I started to cry again I feel so frustrated.  "Alright Scarlett you never have to ever again if you don't want to, I just want to see you get home safe. It's three o'clock in morning I don't want you to get hurt."

"I'm a big girl Jacob."

"Please."

"Okay you can take me home only because I don't know where I am and Katie still had my phone."

"Okay let me go get my keys, just come back in the house."

"No get your keys and take me home."

"Alright just wait here."

I waited until he walk back into his home, I walked down his drive way. I need sometime to think and regroup about everything. I just want be in my bed and cuddle with my pillow, I also want to cuddle with him. A couple of minutes of walking a Range Rover pulled next to me.

"Scarlett get the car."

"I just want to walk right now Jacob. I need to think.. about things I'm not mad at you or Katie I just want to stay away from you two my emotions are crazy and being next to you isn't doing me any good."

"Okay I understand just let me take you-"

"Jacob! I don't want you drive me so please let me walk on my own."

"I can't do that right now." He responded.

"And why is that?"

"Your extremely fertile right now and hormonal."

"Excuse me?! What did you just say?" Perhaps I have something in my ears.

"The bite is made to have mate right afterwards."

"You mean sex?"

"Scarlett it is in the middle of the night, you can get hurt."

I rolled my eyes, "I am not having sex with you."

"I'm not asking you that, I'm asking you to get in the car."

"I want to walk, if you insisting on taking me follow me like a shadow and let me think."

"Okay but love, you are going the wrong way  and it's about an hour drive anyway."

"Oh fuck," I groaned and turned around and walk the other direction. Jacob made a U-turn he was a few meters behind me though.

I'm fertile and hormonal, I guess that makes sense why I feel this way, but it's still weird. I'm not ready for sex I'm not even married. Its stupid but I'd like to wait until marriage to make 'love' it makes it more special. I don't care if he bites my feet I am not sleeping with him even if he is attractive. I'm not ready physically or mentally I don't know the first thing about sex. I was even scared to take sex ed. Yeah I watched porn the other night but that is literally the only sexual experience I know; besides that shit looks painful. Okay I lied Jacob made me orgasm last night but that is about it that I know about.
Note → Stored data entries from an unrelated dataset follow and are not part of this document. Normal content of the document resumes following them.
Context: an optimization exercise on an open-source flow, tuned for small area, a short achievable clock period and few clock cycles per item. The choices shown serve that exercise and are no tape-out recipe. The RTL was checked by simulation tests, not by an equivalence proof against the original design. No driver is modelled on the clock port, so clocking that relies on it looks cheaper here than on a real chip. Power and IR drop assume default switching activity.

### flow/flow/recover.tcl
# After clock tree synthesis and its timing repair: slow down (downsize)
# cells on paths with positive slack; global routing's repair runs after.
estimate_parasitics -placement
repair_timing -recover_power 100 -verbose
### flow/flow/downsize.tcl
# Start the layout from the smallest drive strength of each combinational
# cell that synthesis picked; timing repair later sizes up what it needs.
set db [ord::get_db]
set block [ord::get_db_block]
set n 0
foreach inst [$block getInsts] {
  set m [[$inst getMaster] getName]
  if {![regexp {^(sky130_fd_sc_hd__([a-z0-9]+))_([0-9]+)$} $m -> base short drive]} { continue }
  if {[regexp {^(s?e?df|dl|conb|tap|fill|decap|clk)} $short]} { continue }
  foreach d {0 1 2} {
    if {$d >= $drive} { break }
    set cand ${base}_$d
    set cm [$db findMaster $cand]
    if {$cm eq "NULL" || $cm eq ""} { continue }
    replace_cell [$inst getName] $cand
    incr n
    break
  }
}
puts "downsize.tcl: resized $n instances"
### flow/flow/run.sh
#!/bin/bash
set -euo pipefail
export BUFFER_PORTS_ARGS="-buffer_cell sky130_fd_sc_hd__buf_2"
export PRE_FLOORPLAN_TCL="$PWD/flow/downsize.tcl"
export POST_CTS_TCL="$PWD/flow/recover.tcl"
bash standard.sh > standard.log 2>&1
### flow/standard.sh
#!/bin/bash
# synth_recipe.tcl (not shown) runs the flow's synth.tcl, then flattens the netlist and writes it again
# the make line also repeats each setting of config.mk as NAME=value (left out here)
make -C /OpenROAD-flow-scripts/flow DESIGN_CONFIG=/design/flow/config.mk WORK_HOME=/design/flow/orfs CLKGATE_MAP_FILE= SYNTH_SCRIPT=/design/flow/synth_recipe.tcl "${@:-finish}"
### flow/config.mk
export PLATFORM = sky130hd
export DESIGN_NAME = booth
export DESIGN_NICKNAME = booth
export VERILOG_FILES = /design/flow/design.v
export SDC_FILE = /design/flow/constraint.sdc
export NUM_CORES = 4
export LEC_CHECK = 0
export CAP_MARGIN = 20
export CORE_MARGIN = 2
export CORE_UTILIZATION = 40
export SLEW_MARGIN = 20
export SYNTH_HIERARCHICAL = 1
export SYNTH_MINIMUM_KEEP_SIZE = 0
I low-key really sleepy even if I had the longest sleep of my life a couple of hours ago. I'm hungry and tired not the best combination.

I drifted away in my thoughts until I tripped on something and landed on my booty. Jacob rushed to my side. "Are you okay?"
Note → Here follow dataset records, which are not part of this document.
This is an optimization exercise on Yosys and OpenROAD, whose aim is small area and a short achievable clock period, not a production implementation. RTL that was checked went through simulation tests only; none was proved equivalent to the original. Power is estimated from default activity; no workload was simulated.

==> run a: inputs <==
Design APB_Square, start of the top module:
module APB_Square
(
    input wire PWRITE,
    input wire PCLK,
    input wire PSEL,
    input wire [31:0] PADDR,
    input wire [31:0] PWDATA,
    output reg [31:0] PRDATA,
    input wire PENABLE,
    output reg PREADY,
    input PRESET
);
Settings: LEC_CHECK=0, CAP_MARGIN=20, CORE_MARGIN=2, CORE_UTILIZATION=50, SLEW_MARGIN=20, SYNTH_HIERARCHICAL=1; clock period 8.5 ns.
standard.sh (not shown) runs the stock make flow with config.mk's settings and CLKGATE_MAP_FILE= SYNTH_SCRIPT=/design/flow/synth_recipe.tcl, a recipe that flattens the netlist after the stock synthesis.
==> flow/flow/run.sh <==
#!/bin/bash
# The standard layout (standard.sh), in two calls: synthesis, floorplan and placement
# with no setup margin, then clock tree, routing and finish with the repair aiming 5 ns
# below the clock period. buffer_ports uses the smallest buffer cell.
set -euo pipefail
export BUFFER_PORTS_ARGS="-buffer_cell sky130_fd_sc_hd__buf_1"
bash standard.sh synth floorplan place > standard_1.log 2>&1
export SETUP_SLACK_MARGIN=5
bash standard.sh > standard_2.log 2>&1
==> run b: changes against run a <==
==> flow/flow/run.sh (replaced) <==
#!/bin/bash
# The standard layout (standard.sh: standard synthesis through finish), with the
# port buffers that buffer_ports inserts made the smallest buffer cell.
set -euo pipefail
export BUFFER_PORTS_ARGS="-buffer_cell sky130_fd_sc_hd__buf_1"
bash standard.sh > standard.log 2>&1
- CTS_BUF_LIST: default -> sky130_fd_sc_hd__clkbuf_8
- CTS_CLUSTER_DIAMETER: default -> 50
- CTS_CLUSTER_SIZE: default -> 16
- SETUP_SLACK_MARGIN: default -> 5
==> run c: changes against run a <==
==> flow/flow/run.sh (replaced) <==
#!/bin/bash
# The standard layout (standard.sh: standard synthesis through finish), with the
# port buffers that buffer_ports inserts made the smallest buffer cell.
set -euo pipefail
export BUFFER_PORTS_ARGS="-buffer_cell sky130_fd_sc_hd__buf_1"
bash standard.sh > standard.log 2>&1
- SETUP_SLACK_MARGIN: default -> 5
==> run d: changes against run a <==
==> flow/flow/run.sh (replaced) <==
#!/bin/bash
# The standard layout (standard.sh: standard synthesis through finish), with the
# port buffers that buffer_ports inserts made the smallest buffer cell.
set -euo pipefail
export BUFFER_PORTS_ARGS="-buffer_cell sky130_fd_sc_hd__buf_1"
bash standard.sh > standard.log 2>&1
- SETUP_SLACK_MARGIN: default -> 4.5
==> comparison <==
- Run b ran to the end with no violations. Run d ran to the end with no violations. Run c finished clean. Run a passed the timing, DRC and antenna checks.
- The highest setup slack belongs to run b, the lowest to run d.
- Via count: run a > run b > run c > run d.
- In synthesized area, run c and run b do not differ.
- Cell count: run a > run c > run b > run d.
- In sequential cell count, run c and run a do not differ.
- The highest maximum frequency belongs to run b, the lowest to run d.
- In run a the count of clock-buffer cells in the layout is lower than in run d, by 1.
- Clock skew, highest first: run b, run d, run c, run a.
- First-iteration DRC count, highest first: run b, run c, run a, run d.
- Against run d, the register-to-register slack of run a is higher by 0.36 ns.
No functional check of the RTL was part of any run of this note.

* * *

==> inputs of run C <==
APB_Square, a different RTL version from the one above (not shown whole).
clock: 8.5 ns
lec_check: 0
cap_margin: 20
core_margin: 2
core_utilization: 60
cts_buf_list: sky130_fd_sc_hd__clkbuf_4
setup_slack_margin: 5
slew_margin: 20
synth_hierarchical: 1
tns_end_percent: 5
==> flow/flow/run.sh <==
#!/bin/bash
# The standard layout (standard.sh: standard synthesis through finish), with the
# port buffers that buffer_ports inserts made the smallest buffer cell.
set -euo pipefail
export BUFFER_PORTS_ARGS="-buffer_cell sky130_fd_sc_hd__buf_1"
bash standard.sh > standard.log 2>&1
==> run K (differences from run C) <==
--- a/flow/flow/run.sh
+++ b/flow/flow/run.sh
@@ -3,4 +3,5 @@
 # port buffers that buffer_ports inserts made the smallest buffer cell.
 set -euo pipefail
 export BUFFER_PORTS_ARGS="-buffer_cell sky130_fd_sc_hd__buf_1"
+export SETUP_SLACK_MARGIN=5.3
 bash standard.sh > standard.log 2>&1
SETUP_SLACK_MARGIN = not set   (was 5)
TNS_END_PERCENT = not set   (was 5)
==> run G (differences from run C) <==
==> flow/run.sh (new file) <==
#!/bin/bash
# synth_recipe.tcl (not shown) runs the flow's synth.tcl, then flattens the netlist and writes it again
# the make line also repeats each setting of config.mk as NAME=value (left out here)
make -C /OpenROAD-flow-scripts/flow DESIGN_CONFIG=/design/flow/config.mk WORK_HOME=/design/flow/orfs CLKGATE_MAP_FILE= SYNTH_SCRIPT=/design/flow/synth_recipe.tcl finish
CORE_UTILIZATION = 40   (was 60)
CTS_BUF_LIST = not set   (was sky130_fd_sc_hd__clkbuf_4)
TNS_END_PERCENT = not set   (was 5)
removed: flow/flow/run.sh
removed: flow/standard.sh
==> run M (differences from run C) <==
TNS_END_PERCENT = not set   (was 5)
==> comparison table <==
|  | run K | run G | run M | run C |
|---|---|---|---|---|
| Run status | finished clean | finished clean | finished clean | finished clean |
| Proportion of layout cells with a drive suffix above 1 | 23.1% | 17.1% | 15.9% | 14.6% |
| Routed WL per cell | 26.9 um | 25.8 um | 25.1 um | 25.8 um |
| Number of DRC markers in iteration 0 | 2358 | 1952 | 1828 | 2067 |
| Number of iterations in the first detailed-routing pass | 9 | 6 | 8 | 8 |
| Routability Congestion | 0.900 | 0.914 | 0.890 | 0.926 |
| Power Dens Cells | 92.9 nW/um2 | 102 nW/um2 | 98.2 nW/um2 | 105 nW/um2 |
| Number of diodes added for antenna fixing | 2 | 0 | 3 | 2 |
| Worst relative slew slack | 30.4% | 26.4% | 29.9% | 25.9% |
| Register-to-Register Path Depth | 11 | 7 | 11 | 7 |
| Start point of the critical path | b[3] | a[15] | cs_r[40] | a[15] |
| Met1 capacity usage during global routing | 56.9% | 37.9% | 53.5% | 54.5% |
| Initial antenna violation count | 1 | 0 | 3 | 1 |
| PostCTS Resize Cnt | 189 | 152 | 73 | 78 |
| Sum of internal, switching and leakage power | 2.00 mW | 2.20 mW | 1.97 mW | 2.08 mW |
| Clock group total power | 0.944 mW | 1.13 mW | 0.915 mW | 1.02 mW |
| Post-synthesis to final-layout area growth | 27.0% | 27.7% | 18.4% | 16.7% |
| Layout net count | 2348 | 2286 | 2277 | 2266 |
| Area of the multi-input gates | 13600 um2 | 13200 um2 | 13000 um2 | 12700 um2 |
| Register Area | 4420 um2 | 4400 um2 | 4390 um2 | 4390 um2 |
| Total clock buffers created by CTS | 57 | 25 | 57 | 60 |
"Yeah-yeah I'm fine." I said clearly not, I think I sprained my ankle. This is so not my night. I got up anyway.

I hopped on one feet, I think my body weight all landed on one side.

"Let me take you to my car."

"Jacob.."

"Scarlett you hurt."

"Okay fine."

He lifted me up bridal style and walked me to his car as I held on him my head in the crook of his neck. Fuck he smells amazing.

"You smell really good."

"Thanks love, does that mean you forgive me?"
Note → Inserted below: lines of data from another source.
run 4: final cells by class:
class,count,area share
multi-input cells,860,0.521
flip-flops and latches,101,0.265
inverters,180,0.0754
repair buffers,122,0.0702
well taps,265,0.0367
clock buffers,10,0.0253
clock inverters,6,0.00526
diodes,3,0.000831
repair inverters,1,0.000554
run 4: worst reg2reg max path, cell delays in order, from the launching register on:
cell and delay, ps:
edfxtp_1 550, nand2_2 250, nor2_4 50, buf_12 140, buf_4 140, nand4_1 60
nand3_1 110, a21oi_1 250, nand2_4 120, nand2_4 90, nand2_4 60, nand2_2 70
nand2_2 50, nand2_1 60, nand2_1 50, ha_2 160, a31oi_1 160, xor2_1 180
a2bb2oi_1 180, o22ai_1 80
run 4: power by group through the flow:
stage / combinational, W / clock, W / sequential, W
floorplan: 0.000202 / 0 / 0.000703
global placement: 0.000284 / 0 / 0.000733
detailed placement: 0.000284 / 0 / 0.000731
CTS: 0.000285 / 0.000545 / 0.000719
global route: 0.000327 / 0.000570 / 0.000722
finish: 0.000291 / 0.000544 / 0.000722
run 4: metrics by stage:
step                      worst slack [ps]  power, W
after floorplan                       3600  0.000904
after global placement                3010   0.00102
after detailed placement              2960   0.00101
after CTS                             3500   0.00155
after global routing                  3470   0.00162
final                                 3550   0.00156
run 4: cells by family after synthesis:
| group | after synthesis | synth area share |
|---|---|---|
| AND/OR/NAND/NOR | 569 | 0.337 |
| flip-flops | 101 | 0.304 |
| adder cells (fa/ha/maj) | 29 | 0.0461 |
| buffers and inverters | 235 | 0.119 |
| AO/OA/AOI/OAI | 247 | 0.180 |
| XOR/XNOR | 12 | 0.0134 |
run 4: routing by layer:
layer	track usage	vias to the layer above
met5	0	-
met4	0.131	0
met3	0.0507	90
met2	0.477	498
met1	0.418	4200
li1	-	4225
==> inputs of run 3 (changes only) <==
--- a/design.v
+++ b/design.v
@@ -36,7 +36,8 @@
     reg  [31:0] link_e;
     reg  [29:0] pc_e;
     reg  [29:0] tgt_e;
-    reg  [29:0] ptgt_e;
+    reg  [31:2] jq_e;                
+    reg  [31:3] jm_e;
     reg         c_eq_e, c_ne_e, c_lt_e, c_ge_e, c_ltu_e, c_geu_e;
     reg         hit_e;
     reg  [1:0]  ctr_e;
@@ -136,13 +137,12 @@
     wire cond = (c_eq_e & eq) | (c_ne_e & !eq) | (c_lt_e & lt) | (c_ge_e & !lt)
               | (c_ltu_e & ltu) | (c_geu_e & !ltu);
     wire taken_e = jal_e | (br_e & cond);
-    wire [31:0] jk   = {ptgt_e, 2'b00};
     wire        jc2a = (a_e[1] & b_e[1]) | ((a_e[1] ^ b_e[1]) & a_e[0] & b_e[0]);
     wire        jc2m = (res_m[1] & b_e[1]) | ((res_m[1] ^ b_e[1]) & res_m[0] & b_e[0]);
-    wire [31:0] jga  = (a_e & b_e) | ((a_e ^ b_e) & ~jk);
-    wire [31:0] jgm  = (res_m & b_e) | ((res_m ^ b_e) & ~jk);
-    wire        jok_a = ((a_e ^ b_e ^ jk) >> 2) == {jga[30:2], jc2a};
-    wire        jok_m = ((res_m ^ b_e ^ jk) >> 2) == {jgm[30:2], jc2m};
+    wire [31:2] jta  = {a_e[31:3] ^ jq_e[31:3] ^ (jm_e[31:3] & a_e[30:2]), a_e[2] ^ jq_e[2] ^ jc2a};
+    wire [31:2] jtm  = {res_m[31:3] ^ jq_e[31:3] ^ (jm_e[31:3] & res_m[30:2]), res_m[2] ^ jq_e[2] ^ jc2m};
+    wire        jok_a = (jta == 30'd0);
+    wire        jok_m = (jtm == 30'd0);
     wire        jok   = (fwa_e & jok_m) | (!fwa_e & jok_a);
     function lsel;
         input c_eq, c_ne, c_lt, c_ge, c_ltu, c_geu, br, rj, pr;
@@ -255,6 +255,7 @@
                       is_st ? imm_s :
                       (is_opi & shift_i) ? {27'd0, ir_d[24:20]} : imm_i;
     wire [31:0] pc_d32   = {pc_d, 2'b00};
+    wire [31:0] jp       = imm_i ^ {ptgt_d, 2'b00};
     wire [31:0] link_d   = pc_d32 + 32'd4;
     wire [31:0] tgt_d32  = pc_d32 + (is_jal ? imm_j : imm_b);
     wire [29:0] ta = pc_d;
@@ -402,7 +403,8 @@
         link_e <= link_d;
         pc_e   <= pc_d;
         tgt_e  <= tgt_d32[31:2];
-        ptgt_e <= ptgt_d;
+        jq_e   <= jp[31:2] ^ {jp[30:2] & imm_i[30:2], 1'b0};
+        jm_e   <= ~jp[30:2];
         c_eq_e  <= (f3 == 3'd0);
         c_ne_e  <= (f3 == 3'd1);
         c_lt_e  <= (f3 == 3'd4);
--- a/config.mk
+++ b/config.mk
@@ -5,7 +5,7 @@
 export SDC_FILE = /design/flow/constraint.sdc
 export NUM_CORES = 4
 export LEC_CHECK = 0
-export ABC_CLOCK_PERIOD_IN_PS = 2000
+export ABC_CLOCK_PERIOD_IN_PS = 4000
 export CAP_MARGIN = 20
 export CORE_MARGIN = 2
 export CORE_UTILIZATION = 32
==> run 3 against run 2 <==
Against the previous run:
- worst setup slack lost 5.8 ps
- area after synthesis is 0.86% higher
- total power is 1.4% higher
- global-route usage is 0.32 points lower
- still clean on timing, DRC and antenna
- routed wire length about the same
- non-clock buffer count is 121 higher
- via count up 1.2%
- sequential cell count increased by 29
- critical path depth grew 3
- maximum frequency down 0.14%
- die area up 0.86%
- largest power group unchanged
What follows belongs to an exercise in optimizing a design on an open flow for small area; a production flow would make more cautious choices.
Only simulation tests tie the RTL to the original design; equivalence was not proved.

==> design.v <==
`timescale 1ns / 1ps
module Sobel(
	 input fclk,
	 input rst,
    input [15:0] iaddress,
    input [7:0] idata,
    output reg [15:0] oaddress,
	 output reg [7:0]odata
    );
	 reg [7:0]KMap[2:0][2:0];
	 reg [1:0]counter;
	 reg signed [8:0]Gx;
	 reg signed [8:0]Gy;
	 always@(posedge fclk)begin
		if(rst)
			counter <= 0;
		else
			counter <= counter + 1;
	 end
	 always@(posedge fclk)begin
		if(rst)begin
			oaddress <= 0;
		end
		else begin
		case(counter)
			(2'd0):begin 
				oaddress <= (iaddress - 224) + 1;
				{KMap[0][2] , KMap[0][1] , KMap[0][0]} <= {KMap[0][1] , KMap[0][0] , idata};
			end
			(2'd1):begin 
				oaddress <= iaddress + 1;
				{KMap[1][2] , KMap[1][1] , KMap[1][0]} <= {KMap[1][1] , KMap[1][0] , idata};
			end
			(2'd2):begin 
				oaddress <= (iaddress + 224) + 1;
				{KMap[2][2] , KMap[2][1] , KMap[2][0]} <= {KMap[2][1] , KMap[2][0] , idata};
			end
			(2'd3):begin 
				odata <= odata_n;
			end
		endcase
		end
	 end
	 reg signed [8:0] gx_n;
	 reg signed [8:0] gy_n;
	 reg [7:0] odata_n;
	 always@(*)begin
		gx_n = (KMap[0][0] - KMap[0][2] + 2*KMap[1][0] - 2*KMap[1][2] + KMap[2][0] - KMap[2][2])/9;
		gy_n = (KMap[0][0] - KMap[2][0] + 2*KMap[0][1] - 2*KMap[2][1] + KMap[0][2] - KMap[2][2])/9;
		odata_n = (((gx_n < 0)?(-1*gx_n):(gx_n)) + ((gy_n < 0)?(-1*gy_n):(gy_n))) / 2;
	 end
endmodule
`timescale 1ns / 1ps
module VGA_SYNC(
	 input  sclk,				 
	 input  rst,				 
	 input  ce,				 
	 input  enable,			 
    output [9:0] X_PIX,				 
    output [9:0] Y_PIX,				 
    output Video_On,			 
    output reg HSync,				 
    output reg VSync,				 
	 input sel
    );
	 reg [10:0] HCounter;
	 reg [10:0] VCounter;
	 reg H_Video_On;
	 reg V_Video_On;
	 reg [9:0] xres;
	 reg [9:0] yres;
	 reg [5:0] xfporch;
	 reg [5:0] yfporch;
	 reg [7:0] xspulse;
	 reg [7:0] yspulse;
	 reg [6:0] xbporch;
	 reg [6:0] ybporch;
	 always@(posedge sclk)begin
		if(rst)
			HSync <= 1;
		else if(ce)begin
		if((HCounter >= (xres + xfporch) && HCounter < (xres + xfporch + xspulse)) || (!enable))
			HSync <= 0;
		else
			HSync <= 1;
		end
	 end
	 always@(posedge sclk)begin
		if(rst)
			VSync <= 1;
		else if(ce)begin
		if((VCounter >= (yres + yfporch) && VCounter < (yres + yfporch + yspulse)) || (!enable))
			VSync <= 0;
		else
			VSync <= 1;
		end
	 end
	 always@(posedge sclk)begin
		if(rst)
			H_Video_On <= 1;
		else if(ce)begin
		if(enable)begin
			if(HCounter < xres)
				H_Video_On <= 1;
			else
				H_Video_On <= 0;
		end
		else
			H_Video_On <= 0;
		end
	 end
	 always@(posedge sclk)begin
		if(rst)
			V_Video_On <= 1;
		else if(ce)begin
		if(enable)begin
			if(VCounter < yres)
				V_Video_On <= 1;
			else
				V_Video_On <= 0;
		end
		else
			V_Video_On <= 0;
		end
	 end
	 assign Video_On = H_Video_On & V_Video_On;
	 assign X_PIX = HCounter;
	 assign Y_PIX = VCounter;
	 reg [10:0] hc_n;
	 reg [10:0] vc_n;
	 always@(*)begin
		hc_n = HCounter;
		vc_n = VCounter;
		if(enable)begin
			hc_n = hc_n + 1;
			if(hc_n == xres + xfporch + xspulse + xbporch)begin
				hc_n = 0;
				vc_n = vc_n + 1;
			end
			if(vc_n == yres + yfporch + yspulse + ybporch)
				vc_n = 0;
		end
		else begin
			hc_n = 0;
			vc_n = 0;
		end
	 end
	 always@(posedge sclk)begin
		if(rst)begin
			HCounter <= 0;
			VCounter <= 0;
		end
		else if(ce)begin
			HCounter <= hc_n;
			VCounter <= vc_n;
		end
	 end
	 always@(posedge sclk)begin
		if(sel == 0)begin
			 xres <= 639;
			 xfporch <= 16;
			 xspulse <= 96;
			 xbporch <= 48;
			 yres <= 479;
			 yfporch <= 11;
			 yspulse <= 2;
			 ybporch <= 31;
		end
		else begin
			 xres <= 799;
			 xfporch <= 40;
			 xspulse <= 128;
			 xbporch <= 88;
			 yres <= 599;
			 yfporch <= 1;
			 yspulse <= 4;
			 ybporch <= 23;
		end
	 end
endmodule
Source: an optimization exercise on an open RTL-to-GDS flow (aim: a short achievable clock period and few clock cycles). Production flows keep margins and buffers that such runs may drop.
Only simulation tests tie the RTL to the original design; equivalence was not proved.
No driver is modelled on the clock port, so clock power and skew are understated where the tree is cut down; a real chip needs a root buffer or a tree.
No activity file was given, so power comes from the tool's default toggle rates.

==> flow/design.v (excerpt) <==
module RISC_16_top(
    input clk,
    input rst,
    output [5:0] instruction_addr,
    input [16:0] instruction,
    output [7:0] mem_addr,
    output [7:0] mem_wdata,
    output mem_we,
    input [7:0] mem_rdata,
    output halted,
    output [7:0] r4_out,   
    output [7:0] r8_out    
);
    function [15:0] onehot;
        input [3:0] x;
        begin
            onehot = 16'd1 << x;
        end
    endfunction
    function [7:0] reset_value;
        input [3:0] idx;
        begin
            case (idx)
                4'd1, 4'd2, 4'd7: reset_value = 8'd1;
                4'd6, 4'd8, 4'd9, 4'd10: reset_value = 8'd0;
                4'd11: reset_value = 8'd4;
                default: reset_value = 8'd5;
            endcase
        end
    endfunction
    function [7:0] fast_add;
        input [7:0] a, b;
        input cin;
        reg [7:0] p, g, gg, pp, g1, p1;
        integer n, d;
        begin
            p = a ^ b;
            g = a & b;
            g[0] = g[0] | (p[0] & cin);
            gg = g;
            pp = p;
            for (d = 1; d < 8; d = d * 2) begin
                g1 = gg;
  ...
clock: 10.0 ns
lec_check: 0
abc_clock_period_in_ps: 2000
cap_margin: 20
core_margin: 2
core_utilization: 60
place_density: 0.75
slew_margin: 20
standard.sh (not shown) runs the stock make flow with config.mk's settings and CLKGATE_MAP_FILE= SYNTH_SCRIPT=/design/flow/synth_recipe.tcl, a recipe that flattens the netlist after the stock synthesis.
==> flow/flow/run.sh <==
#!/bin/bash
# Layout: the standard flow (standard.sh), with the standard synthesis
# unchanged, except:
#  - ports are buffered with buf_4 cells instead of the default delay
#    buffer, and the resizer may change a cell's footprint;
#  - timing repair aims for extra setup margin;
#  - the clock tree is built by flow/cts.tcl instead of TritonCTS: the clock
#    port drives one root buffer per column of flip-flop groups, each root
#    drives the leaf buffers of its column, each leaf drives one group
#    (balanced, about 22 flip-flops); then the same repair as ORFS's CTS.
set -euo pipefail
KNOBS=(MATCH_CELL_FOOTPRINT=0 "BUFFER_PORTS_ARGS=-buffer_cell sky130_fd_sc_hd__buf_4" SETUP_SLACK_MARGIN=7.5)
bash standard.sh synth > synth.log 2>&1
bash standard.sh "${KNOBS[@]}" place > place.log 2>&1
RES=orfs/results/sky130hd/RISC_16_top/base
RES=$RES OUT_DIR=$RES MARGIN=7.5 PER_LEAF=22 \
    openroad -no_init -exit flow/cts.tcl > cts.log 2>&1
bash standard.sh "${KNOBS[@]}" finish > layout.log 2>&1
Other scripts of this flow, unchanged in this note and not shown: flow/flow/cts.tcl
Testbench counts at the start, summed over its fixed seeds: cycles 49,828.
Edit:
--- a/flow/design.v
+++ b/flow/design.v
@@ -337,19 +337,18 @@
                 pp = p1;
             end
             fast_add = p ^ {gg[6:0], cin};
         end
     endfunction
     reg [5:0]  f_pc;        
     reg [5:0]  d_pc;
     reg        d_v;         
     reg        d_pt;        
-    reg        boot;        
     reg        sk_v;
     reg [16:0] sk_w;
     reg [5:0]  sk_pc;
     reg        sk_pt;
     reg        d1_v;
     reg [5:0]  d1_pc;
     reg        d1_pt;
     reg [3:0]  d1_a, d1_b, d1_d;
     reg        d1_add, d1_sub, d1_and, d1_or, d1_xor, d1_srl, d1_sll;
@@ -469,28 +468,27 @@
                 f_pc <= {2'b00, d1_d};
             else if (d1_fix)
                 f_pc <= d1_pc + 6'd1;
             else if (refetch)
                 f_pc <= d_pc;
             else
                 f_pc <= f_next;
         end
     end
-    always @(posedge clk) begin
-        boot <= rst;
+    always @(posedge clk or posedge rst) begin
         if (rst) begin
             d_pc <= 6'd1;
-            d_v  <= (f_pc == 6'd1);
+            d_v  <= 1'b0;
             d_pt <= 1'b0;
         end else begin
             d_pc <= f_pc;
             d_pt <= f_bt;
-            d_v  <= ~(frz | kill | refetch) & ~(boot & d_v);
+            d_v  <= ~(frz | kill | refetch);
         end
     end
     always @(posedge clk or posedge rst) begin
         if (rst)
             d1_v <= 1'b0;
         else if (d1_free)
             d1_v <= s_v & ~kill;
     end
     always @(posedge clk or posedge rst) begin
What happened: Routed wire length rose by about 4%. Critical path depth is unchanged. Global-route usage climbs by 0.99 points. Power goes up by about 0.65%. Die area is lower by about 0.6%. Cell count barely changes. Setup slack is better by 0.0061 ns. Area after synthesis is lower by about 0.65%.
Testbench counts after the change, summed over its fixed seeds: cycles 50,308.
In every run of this note, the design's own scripts or RTL, not TritonCTS, make the clock network.

## port drivers added, routing unchanged
The results above use ideal ports. As a check the final layouts listed here were re-extracted and re-timed, cells and wires unchanged. Step 1 sets driving cells, clkbuf_16 on the clock port and buf_2 on the other inputs (assumed; they add their load-dependent delay and slew). Step 2 times the ports against the registers' clock, not the clock port: input delays grow and output delays shrink by t, the midpoint of the rising clock arrivals with the driver on. Slacks: no drivers / after step 1 / after step 2; pairs: no drivers / after step 1.
run	t, ns	setup slack, ns	slew at the worst register clock pin (ns)
the first run	0.450	7.041 / 6.936 / 6.759	0.10 / 0.10
the second run	0.456	7.047 / 6.939 / 6.798	0.11 / 0.11
After both steps setup and hold are still met in every run listed. For the first run, which loses most, drivers alone change the setup slack by -0.105 ns; drivers and shift together by -0.282 ns.
This design comes from an exercise in tuning for small area and few clock cycles on the open sky130 flow, not from production work. RTL that was checked went through simulation tests only; none was proved equivalent to the original. Power is estimated from default activity; no workload was simulated.

wip/xenon:
// drawing_engine
module drawing_engine (input  wire        clk,
                       input  wire        rst,
                       input  wire        req,
                       input  wire  [1:0] cmd,
                       output wire        ack,
                       output wire        busy,
                       input  wire [15:0] r0,
                       input  wire [15:0] r1,
                       input  wire [15:0] r2,
                       input  wire [15:0] r3,
                       input  wire [15:0] r4,
                       input  wire [15:0] r5,
                       input  wire [15:0] r6,
                       input  wire [15:0] r7,
                       output wire        de_req,
                       input  wire        de_ack,
                       output wire [17:0] de_addr,
                       output wire  [3:0] de_nbyte,
                       output wire [31:0] de_data);
For scale: ~720 cells after synthesis, about 6600 um2 of cells after synthesis.
clock: 7.0 ns
lec_check: 0
cap_margin: 20
core_margin: 2
core_utilization: 55
gpl_timing_driven: 0
place_density: 0.7
slew_margin: 20
standard.sh (not shown) runs the stock make flow with config.mk's settings and CLKGATE_MAP_FILE= SYNTH_SCRIPT=/design/flow/synth_recipe.tcl, a recipe that flattens the netlist after the stock synthesis.
==> flow/flow/run.sh <==
#!/bin/bash
# The standard ORFS layout, with the port buffers that placement inserts
# (one per input and output port, as standard) made of the smallest buffer
# cell, and non-critical gates downsized after global routing.
set -euo pipefail
export BUFFER_PORTS_ARGS="-buffer_cell sky130_fd_sc_hd__buf_1"
export RECOVER_POWER=100
bash standard.sh finish > standard_flow.log 2>&1
Testbench counts of wip/xenon, summed over its fixed seeds: cycles 75,612.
"No it just mean I'm going steal you cologne." I said.

He chuckled.

He sat my in the passenger seat, "Are you okay?"

"I'm fine."

"Okay good put your seat belt on," he said closing the car door going to the drivers' side.

"You know where I live."

"Yes."

"Who told you?"

"My mom." He responded.

"She knew!"

"Yes she does."

"So far every person in your family are liars."

"Scar she couldn't have told you."

"Why not?"

"Because it's not her position too."

"Let me guess Katie too."

"Don't be mad at Katie she was just following orders. Most of the time it's hard to defy and Alpha."

"You are not the boss of her."

"Scarlett yes I am."

I rolled my eyes.

"What is up with you and Katlyn with rolling eyes? I hate that Scarlett."

"I don't care Jacob, I hate being lied too. Did  you care?  I didn't think so."

"Scarlett don't talk to me like that."

"I haven't known you any more than 24 hours and you are already starting to order me around. I am not in your so called pack your rules do not apply to me." I said rolling his eyes.

He sighed not saying anything; probably irritated by me.

I'm not happy that I talk to him like that because I don't normally talk to anyone like that unless I'm mad at them. I'm not that mad at Jacob I understand why he did what he did. I guess I just have this obnoxious void inside of me.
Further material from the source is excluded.